It’s never been easier to convince yourself that the answer to insecurity lies in a one-off cosmetic enhancement everyone else is doing it. And it’s all non-invasive, right? Just a few fillers here, a snip and tuck there. But the more time you spend living in your enhanced self, the harder it becomes to believe that your natural self has a right to exist. At a certain point, how voluntary
are these procedures really? The Substance exposes how the pursuit of perfection inevitably leads to self-destruction. While visceral body horror is the core vehicle of this message, there’s another subtle storytelling technique at play: the use of color symbolism in costume design.
Vibrant shades of red, yellow, and blue line the film’s early visual landscape, marking each stage of fragmentation and erasure that we inflict upon ourselves in the process.

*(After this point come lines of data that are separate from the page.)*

$ cat src/rtl/gen_scheduler.sv
// Paces the fibonacci and timer generators on a divided tick and shares one
// registered display path between them, with run/pause, source select and a watchdog.
module gen_scheduler
  import gen_sched_pkg::*;
#(
  parameter int unsigned       TICK_DIV = 5_000_000,
  parameter int unsigned       TIMEOUT  = 1024,
  parameter logic [DATA_W-1:0] FIB_WRAP = FIB_WRAP_DEF
) (
  input logic             clk,
  input logic             rst,
  input logic             run_btn,
  input logic             sel_btn,
  gen_scheduler_if.master bus
);

  localparam int unsigned TICK_W = (TICK_DIV > 1) ? $clog2(TICK_DIV) : 1;
  localparam int unsigned WD_W   = (TIMEOUT > 1) ? $clog2(TIMEOUT) : 1;
  localparam logic [TICK_W-1:0] TICK_LAST = TICK_W'(TICK_DIV - 1);
  localparam logic [WD_W-1:0]   WD_LAST   = WD_W'(TIMEOUT - 1);

  state_t state, state_nxt;

  logic run_rise, sel_rise_raw, sel_rise;
  logic running, tick;
  logic [TICK_W-1:0] tick_cnt;
  logic [WD_W-1:0]   wd_cnt;
  logic wrap_issue, cur_valid;
  logic [DATA_W-1:0] cur_out;

  logic f_en_q, f_clr_q, t_en_q, t_clr_q, disp_valid_q, disp_src_q, busy_q, err_q;
  logic f_en_d, f_clr_d, t_en_d, t_clr_d, disp_valid_d, disp_src_d, busy_d, err_d;
  logic [DATA_W-1:0] disp_data_q, disp_data_d;
  logic sel_pending, sel_pending_d, wrap_pending, wrap_pending_d;

  btn_rise u_run_rise (.clk(clk), .rst(rst), .din(run_btn), .rising(run_rise));
  btn_rise u_sel_rise (.clk(clk), .rst(rst), .din(sel_btn), .rising(sel_rise_raw));

  // A run edge always wins over a simultaneous select edge.
  assign sel_rise = sel_rise_raw & ~run_rise;

  assign running    = (state == WAIT_TICK) || (state == ISSUE) || (state == WAIT_VALID);
  assign tick       = running && (tick_cnt == TICK_LAST);
  assign wrap_issue = (disp_src_q == SRC_FIB) && wrap_pending;
  assign cur_valid  = (disp_src_q == SRC_TMR) ? bus.t_valid : bus.f_valid;
  assign cur_out    = (disp_src_q == SRC_TMR) ? bus.t_out   : bus.f_out;

  // Tick divider; held at zero while stopped so the first tick is a full period after run.
  always_ff @(posedge clk or negedge rst) begin
    if (!rst)                       tick_cnt <= '0;
    else if (!running || tick)      tick_cnt <= '0;
    else                            tick_cnt <= tick_cnt + TICK_W'(1);
  end

  // Watchdog counts from the strobe cycle onward.
  always_ff @(posedge clk or negedge rst) begin
    if (!rst)                                         wd_cnt <= '0;
    else if ((state == ISSUE) || (state == WAIT_VALID)) wd_cnt <= wd_cnt + WD_W'(1);
    else                                              wd_cnt <= '0;
  end

  always_ff @(posedge clk or negedge rst) begin
    if (!rst) state <= IDLE;
    else      state <= state_nxt;
  end

  always_comb begin
    state_nxt = state;
    case (state)
      IDLE:       if (run_rise) state_nxt = WAIT_TICK;
      WAIT_TICK: begin
        if (run_rise)                          state_nxt = IDLE;
        else if (!(sel_rise || sel_pending) && tick) state_nxt = ISSUE;
      end
      ISSUE:      state_nxt = wrap_issue ? WAIT_TICK : WAIT_VALID;
      WAIT_VALID: begin
        if (run_rise)               state_nxt = IDLE;
        else if (cur_valid)         state_nxt = WAIT_TICK;
        else if (wd_cnt == WD_LAST) state_nxt = ERR;
      end
      ERR:        if (run_rise) state_nxt = IDLE;
      default:    state_nxt = IDLE;
    endcase
  end

  // Next values for every registered output and the pending flags.
  always_comb begin
    f_en_d         = 1'b0;
    f_clr_d        = 1'b0;
    t_en_d         = 1'b0;
    t_clr_d        = 1'b0;
    disp_valid_d   = 1'b0;
    disp_data_d    = disp_data_q;
    disp_src_d     = disp_src_q;
    sel_pending_d  = sel_pending;
    wrap_pending_d = wrap_pending;
    busy_d         = (state_nxt != IDLE) && (state_nxt != ERR);
    err_d          = (state_nxt == ERR);
    case (state)
      IDLE: if (sel_rise) disp_src_d = ~disp_src_q;
      WAIT_TICK: begin
        if (!run_rise) begin
          if (sel_rise || sel_pending) begin
            disp_src_d    = ~disp_src_q;
            sel_pending_d = 1'b0;
          end else if (tick) begin
            if (wrap_issue)                   f_clr_d = 1'b1;
            else if (disp_src_q == SRC_TMR)   t_en_d  = 1'b1;
            else                              f_en_d  = 1'b1;
          end
        end
      end
      ISSUE: begin
        if (sel_rise) sel_pending_d = 1'b1;
        if (wrap_issue) begin
          disp_data_d    = '0;
          disp_valid_d   = 1'b1;
          wrap_pending_d = 1'b0;
        end
      end
      WAIT_VALID: begin
        if (!run_rise) begin
          if (sel_rise) sel_pending_d = 1'b1;
          if (cur_valid) begin
            disp_data_d  = cur_out;
            disp_valid_d = 1'b1;
            if ((disp_src_q == SRC_FIB) && (bus.f_out == FIB_WRAP)) wrap_pending_d = 1'b1;
          end
        end
      end
      ERR: begin
        if (run_rise) begin
          f_clr_d        = 1'b1;
          t_clr_d        = 1'b1;
          wrap_pending_d = 1'b0;
        end
      end
      default: ;
    endcase
  end

  always_ff @(posedge clk or negedge rst) begin
    if (!rst) begin
      f_en_q       <= 1'b0;
      f_clr_q      <= 1'b0;
      t_en_q       <= 1'b0;
      t_clr_q      <= 1'b0;
      disp_valid_q <= 1'b0;
      disp_src_q   <= SRC_FIB;
      disp_data_q  <= '0;
      busy_q       <= 1'b0;
      err_q        <= 1'b0;
      sel_pending  <= 1'b0;
      wrap_pending <= 1'b0;
    end else begin
      f_en_q       <= f_en_d;
      f_clr_q      <= f_clr_d;
      t_en_q       <= t_en_d;
      t_clr_q      <= t_clr_d;
      disp_valid_q <= disp_valid_d;
      disp_src_q   <= disp_src_d;
      disp_data_q  <= disp_data_d;
      busy_q       <= busy_d;
      err_q        <= err_d;
      sel_pending  <= sel_pending_d;
      wrap_pending <= wrap_pending_d;
    end
  end

  assign bus.f_en       = f_en_q;
  assign bus.f_clr      = f_clr_q;
  assign bus.t_en       = t_en_q;
  assign bus.t_clr      = t_clr_q;
  assign bus.disp_valid = disp_valid_q;
  assign bus.disp_src   = disp_src_q;
  assign bus.disp_data  = disp_data_q;
  assign bus.busy       = busy_q;
  assign bus.err        = err_q;

endmodule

A single raw egg with a perfectly round yolk is injected with a green liquid. The yolk begins to vibrate. A tumor forms. In the final act of cell division, the yolk splits open, foreshadowing themes of bodily replication, fragmentation, and destruction. This scene draws viewers into the universe of The Substance, the new body horror film starring Demi Moore and Margaret Qualley. Director Coralie Fargeat deftly uses body horror elements to interrogate the tyranny of societal beauty standards. Set against the pop culture backdrop of Botox, Ozempic, and looksmaxxing advice promising a younger, thinner, more beautiful version of yourself, the film's pointed commentary seems especially apt.